Fischamend, das Äquinoctium der Römer, entwickelte sich als Doppelsiedlung Dorf und Markt rund um die beiden Kirchen St. Michael und St. Quirin an der einstigen Mündung des Flusses Fischa in den mächtigen Donaustrom (Viskahagemunde). Waren es vordem die Schiffsmühlen auf der Donau, die Mühlen an der Fischa und der Getreidehandel, der dem Ort und seiner Bevölkerung zur wirtschaftlichen Blüte verhalf, so war es ab dem Jahre 1800 die Industriealisierung und der DDSG Winterhafen (1868 - 1902).

Mit der Gründung der k. u. k. Militär-aeronautischen Zentralanstalt im Jahre 1909 wurde der Doppelort zur Wiege der Luftfahrt im riesigen Gebiet der Monarchie (Ballonfahrt, Luftschifffahrt, Aviatik).

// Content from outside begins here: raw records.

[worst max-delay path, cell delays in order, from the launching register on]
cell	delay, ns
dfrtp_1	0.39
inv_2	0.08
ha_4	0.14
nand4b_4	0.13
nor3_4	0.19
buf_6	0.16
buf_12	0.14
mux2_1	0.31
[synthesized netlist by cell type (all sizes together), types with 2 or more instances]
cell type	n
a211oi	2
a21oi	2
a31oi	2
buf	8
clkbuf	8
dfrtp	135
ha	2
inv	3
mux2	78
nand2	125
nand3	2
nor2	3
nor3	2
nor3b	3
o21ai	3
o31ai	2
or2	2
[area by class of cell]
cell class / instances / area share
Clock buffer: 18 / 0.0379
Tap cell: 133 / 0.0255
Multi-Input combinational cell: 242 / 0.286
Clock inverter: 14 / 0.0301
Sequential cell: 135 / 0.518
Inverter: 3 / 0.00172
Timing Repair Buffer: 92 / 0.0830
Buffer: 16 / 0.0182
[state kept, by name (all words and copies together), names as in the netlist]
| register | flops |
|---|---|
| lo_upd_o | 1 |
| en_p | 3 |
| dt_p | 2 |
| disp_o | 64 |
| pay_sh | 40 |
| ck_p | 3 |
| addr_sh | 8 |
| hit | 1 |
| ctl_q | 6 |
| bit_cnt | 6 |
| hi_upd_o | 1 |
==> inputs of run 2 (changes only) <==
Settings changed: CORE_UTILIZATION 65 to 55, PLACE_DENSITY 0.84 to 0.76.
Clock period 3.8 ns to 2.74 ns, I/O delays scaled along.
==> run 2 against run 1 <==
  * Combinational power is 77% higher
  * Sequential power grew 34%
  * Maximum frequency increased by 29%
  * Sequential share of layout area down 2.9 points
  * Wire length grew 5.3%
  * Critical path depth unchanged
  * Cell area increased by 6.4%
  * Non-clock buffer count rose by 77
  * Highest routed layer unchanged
==> config.mk <==
export PLATFORM = sky130hd
export DESIGN_NAME = ssp_engine
export DESIGN_NICKNAME = d
export VERILOG_FILES = /design/src/rtl/ssp_pkg.sv /design/src/rtl/ssp_datapath.sv /design/src/rtl/ssp_ctrl.sv /design/src/rtl/ssp_engine.sv
export SDC_FILE = /design/constraint.sdc
export NUM_CORES = 1
export LEC_CHECK = 0
export ABC_AREA = 1
export ABC_CLOCK_PERIOD_IN_PS = 1800
export BUFFER_PORTS_ARGS = -buffer_cell sky130_fd_sc_hd__buf_2
export CAP_MARGIN = 40
export CELL_PAD_IN_SITES_DETAIL_PLACEMENT = 2
export CELL_PAD_IN_SITES_GLOBAL_PLACEMENT = 2
export CORE_ASPECT_RATIO = 1.4
export CORE_MARGIN = 8
export CORE_UTILIZATION = 33
export DETAILED_ROUTE_END_ITERATION = 8
export PLACE_DENSITY = 0.89
export SETUP_SLACK_MARGIN = 0.1
export SYNTH_ARGS = -nofsm -noshare
export SYNTH_HDL_FRONTEND = slang
export SYNTH_SLANG_ARGS = --single-unit
==> constraint.sdc <==
create_clock -name clk -period 1.8 [get_ports clk]
set_clock_uncertainty 0.05 [all_clocks]
set_input_delay 0.18 -clock clk [delete_from_list [all_inputs] [get_ports clk]]
set_output_delay 0.18 -clock clk [all_outputs]
set_load 0.005 [all_outputs]
==> src/rtl/ssp_pkg.sv <==
package ssp_pkg;

  // Strobes issued by the control FSM to the datapath.
  typedef struct packed {
    logic load;      // capture next transmit word, arm bit counter
    logic launch;    // start driving the data line
    logic shiftTx;   // present the next transmit bit
    logic sampleRx;  // take one received bit
    logic dropOe;    // stop driving the data line
  } sspStrobe_t;

  typedef enum logic [1:0] {
    ST_IDLE = 2'd0,
    ST_ARM  = 2'd1,
    ST_DATA = 2'd2
  } sspState_t;

endpackage

==> src/rtl/ssp_datapath.sv <==
module ssp_datapath
  import ssp_pkg::*;
#(
  parameter int DATA_W      = 16,
  parameter int SYNC_STAGES = 2,
  localparam int LEN_W      = $clog2(DATA_W)
) (
  input  logic              clk,
  input  logic              rstN,
  input  logic              isMaster,
  input  logic [LEN_W-1:0]  frameLen,
  input  logic [DATA_W-1:0] txWord,
  input  logic              txAvail,
  input  logic              sclkIn,
  input  logic              frmIn,
  input  logic              rxdIn,
  input  sspStrobe_t        strb,
  output logic              sRise,
  output logic              sFall,
  output logic              sFrm,
  output logic              cntZero,
  output logic              txd,
  output logic              txOe,
  output logic [DATA_W-1:0] rxWord,
  output logic              rxPush
);

  localparam int          MIN_BITS = 4;
  localparam logic [LEN_W-1:0] MIN_CODE = LEN_W'(MIN_BITS - 1);

  // Synchronizer chain for {clock, frame, data} of the slave side.
  logic [2:0] syncQ [SYNC_STAGES];

  for (genvar g = 0; g < SYNC_STAGES; g++) begin : g_sync
    always_ff @(posedge clk or negedge rstN) begin
      if (!rstN) begin
        syncQ[g] <= '0;
      end else if (g == 0) begin
        syncQ[g] <= {sclkIn, frmIn, rxdIn};
      end else begin
        syncQ[g] <= syncQ[(g == 0) ? 0 : g - 1];
      end
    end
  end

  logic sclkSync, rxdSync, sclkPrev;
  assign sclkSync = syncQ[SYNC_STAGES-1][2];
  assign sFrm     = syncQ[SYNC_STAGES-1][1];
  assign rxdSync  = syncQ[SYNC_STAGES-1][0];

  always_ff @(posedge clk or negedge rstN) begin
    if (!rstN) sclkPrev <= 1'b0;
    else       sclkPrev <= sclkSync;
  end

  assign sRise = sclkSync & ~sclkPrev;
  assign sFall = ~sclkSync & sclkPrev;

  // Effective length code, clamped to the minimum word size.
  logic [LEN_W-1:0] lenCode;
  assign lenCode = (frameLen < MIN_CODE) ? MIN_CODE : frameLen;

  logic [DATA_W-1:0] txShift, rxShift;
  logic [LEN_W-1:0]  bitCnt;
  logic              oeReg, pushReg;
  logic              rxBit;

  assign rxBit = isMaster ? rxdIn : rxdSync;

  always_ff @(posedge clk or negedge rstN) begin
    if (!rstN) begin
      txShift <= '0;
      rxShift <= '0;
      bitCnt  <= '0;
      oeReg   <= 1'b0;
      pushReg <= 1'b0;
    end else begin
      pushReg <= strb.sampleRx & cntZero;
      if (strb.load) begin
        txShift <= txAvail ? txWord : '0;
        rxShift <= '0;
        bitCnt  <= lenCode;
      end
      if (strb.launch)  oeReg   <= 1'b1;
      if (strb.shiftTx) txShift <= {txShift[DATA_W-2:0], 1'b0};
      if (strb.sampleRx) begin
        rxShift <= {rxShift[DATA_W-2:0], rxBit};
        if (!cntZero) bitCnt <= bitCnt - 1'b1;
      end
      if (strb.dropOe)  oeReg   <= 1'b0;
    end
  end

  assign cntZero = (bitCnt == '0);
  assign txd     = oeReg & txShift[lenCode];
  assign txOe    = oeReg;
  assign rxWord  = rxShift;
  assign rxPush  = pushReg;

endmodule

Nach dem Ersten Weltkrieg etablierte sich in Fischamend eine ungemein vielschichtige Industrie, auf deren Gelände zur Zeit des Zweiten Weltkrieges schließlich das Flugzeugwerk (WNF) betrieben wurde. Das war der Anlass zu einem furchtbaren Bombardement am 12. April 1944.

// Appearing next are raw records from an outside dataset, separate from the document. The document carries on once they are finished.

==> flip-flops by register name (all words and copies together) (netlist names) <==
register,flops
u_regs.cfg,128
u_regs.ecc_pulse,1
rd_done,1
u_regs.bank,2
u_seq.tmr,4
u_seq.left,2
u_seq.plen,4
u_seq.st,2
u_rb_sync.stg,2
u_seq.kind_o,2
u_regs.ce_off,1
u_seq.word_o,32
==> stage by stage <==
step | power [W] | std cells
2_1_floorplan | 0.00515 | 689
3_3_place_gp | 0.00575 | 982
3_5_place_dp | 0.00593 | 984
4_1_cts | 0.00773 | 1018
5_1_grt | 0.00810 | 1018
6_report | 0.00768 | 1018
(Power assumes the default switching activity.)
==> src/rtl/pcm_clkgen.sv <==
module pcm_clkgen
    import pcmclk_pkg::*;
#(
    parameter int SRC_CNT = 2,
    parameter int DIV_W   = 9,
    parameter int SEL_W   = $clog2(SRC_CNT)
) (
    input  logic               clk,
    input  logic               rst_n,
    input  logic [SRC_CNT-1:0] src_tick_i,
    input  logic [SEL_W-1:0]   src_sel_i,
    input  logic [DIV_W-1:0]   bit_div_i,
    input  logic [DIV_W-1:0]   frm_div_i,
    input  logic               sclk_en_i,
    input  logic               free_run_i,
    input  logic               xfer_act_i,
    output logic               bclk_o,
    output logic               fsync_o,
    output logic               bclk_rise_o,
    output logic               bclk_fall_o
);

    phase_e           phase, phase_nxt;
    logic             prev_high;
    logic             want_run;
    logic             tick;
    logic             half_run;
    logic             half_end;
    logic             bit_end;
    logic             load;
    logic             first_bit;
    logic             last_bit;
    logic [DIV_W-1:0] act_bit_div;

    assign want_run = sclk_en_i && (free_run_i || xfer_act_i);
    assign half_run = (phase != PH_IDLE);
    assign bit_end  = half_end && (phase == PH_LOW);
    assign load     = (phase == PH_IDLE) && want_run;

    pcmclk_src_mux #(
        .SRC_CNT (SRC_CNT),
        .SEL_W   (SEL_W)
    ) u_mux (
        .tick_i (src_tick_i),
        .sel_i  (src_sel_i),
        .tick_o (tick)
    );

    pcmclk_half_div #(
        .DIV_W (DIV_W)
    ) u_half (
        .clk        (clk),
        .rst_n      (rst_n),
        .run_i      (half_run),
        .tick_i     (tick),
        .lim_i      (act_bit_div),
        .half_end_o (half_end)
    );

    pcmclk_frame_seq #(
        .DIV_W (DIV_W)
    ) u_frame (
        .clk           (clk),
        .rst_n         (rst_n),
        .load_i        (load),
        .bit_end_i     (bit_end),
        .bit_div_i     (bit_div_i),
        .frm_div_i     (frm_div_i),
        .act_bit_div_o (act_bit_div),
        .first_bit_o   (first_bit),
        .last_bit_o    (last_bit)
    );

    // next-state decode
    always_comb begin
        phase_nxt = phase;
        unique case (phase)
            PH_IDLE: if (want_run) phase_nxt = PH_HIGH;             // START
            PH_HIGH: if (half_end) phase_nxt = PH_LOW;              // HALF
            PH_LOW: begin
                if (half_end) begin
                    if (last_bit && !want_run) phase_nxt = PH_IDLE; // STOP
                    else                       phase_nxt = PH_HIGH; // NEXT_BIT
                end
            end
            default: phase_nxt = PH_IDLE;
        endcase
    end

    // state register
    always_ff @(posedge clk) begin
        if (!rst_n) begin
            phase     <= PH_IDLE;
            prev_high <= 1'b0;
        end else begin
            phase     <= phase_nxt;
            prev_high <= (phase == PH_HIGH);
        end
    end

    // outputs
    always_comb begin
        bclk_o      = (phase == PH_HIGH);
        fsync_o     = (phase != PH_IDLE) && first_bit;
        bclk_rise_o = (phase == PH_HIGH) && !prev_high;
        bclk_fall_o = (phase == PH_LOW) && prev_high;
    end

    AST_STROBE_EXCL: assert property (@(posedge clk) disable iff (!rst_n)
        !(bclk_rise_o && bclk_fall_o));

    AST_STOP_AT_BOUNDARY: assert property (@(posedge clk) disable iff (!rst_n)
        (phase == PH_LOW && !last_bit) |=> (phase != PH_IDLE));

    AST_FSYNC_WITH_RISE: assert property (@(posedge clk) disable iff (!rst_n)
        $rose(fsync_o) |-> bclk_rise_o);

    AST_WAKE: assert property (@(posedge clk) disable iff (!rst_n)
        (phase == PH_IDLE && want_run) |=> (bclk_rise_o && fsync_o));

endmodule

==> config.mk <==
export PLATFORM = sky130hd
export DESIGN_NAME = pcm_clkgen
export DESIGN_NICKNAME = d
export VERILOG_FILES = /design/src/rtl/pcmclk_pkg.sv /design/src/rtl/pcmclk_src_mux.sv /design/src/rtl/pcmclk_half_div.sv /design/src/rtl/pcmclk_frame_seq.sv /design/src/rtl/pcm_clkgen.sv
export SDC_FILE = /design/constraint.sdc
export NUM_CORES = 1
export LEC_CHECK = 0
export BUFFER_PORTS_ARGS = -buffer_cell sky130_fd_sc_hd__buf_2
export CORE_AREA = 2 2 76 96
export DETAILED_ROUTE_END_ITERATION = 8
export DIE_AREA = 0 0 78 98
export GPL_TIMING_DRIVEN = 0
export SLEW_MARGIN = 20
export SYNTH_ARGS = -nofsm -noshare
export SYNTH_HDL_FRONTEND = slang
export SYNTH_SLANG_ARGS = --single-unit
==> constraint.sdc <==
create_clock -name clk -period 4.5 [get_ports clk]
set_input_delay 0.225 -clock clk [delete_from_list [all_inputs] [get_ports clk]]
set_output_delay 0.225 -clock clk [all_outputs]
set_load 0.02 [all_outputs]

Nach den Wirren der Nachkriegs- und Besatzungszeit erlangten die beiden Gemeinden im Jahr 1954 die Selbständigkeit und wurden im Jahre 1955 dem Bundesland Niederösterreich eingegliedert. 1970 erfolgte die freiwillige Vereinigung der beiden Gemeinden Fischamend-Markt und Fischamend-Dorf zur Gemeinde Fischamend und im Jahre 1987 beschloss der NÖ Landtag die Marktgemeinde Fischamend zur Stadt zu erheben.

Idyllisch an Fischa und Donau gelegen und nur wenige Autominuten von Wien entfernt lädt die kleine beschauliche Stadt mit einem einzigartigen kulturellen und kulinarischen Angebot Besucher ein.
Obendrein verleiht der nahe Flughafen als "Tor zur großen Welt" Fischamend internationales Flair und überregionale wirtschaftliche Bedeutung.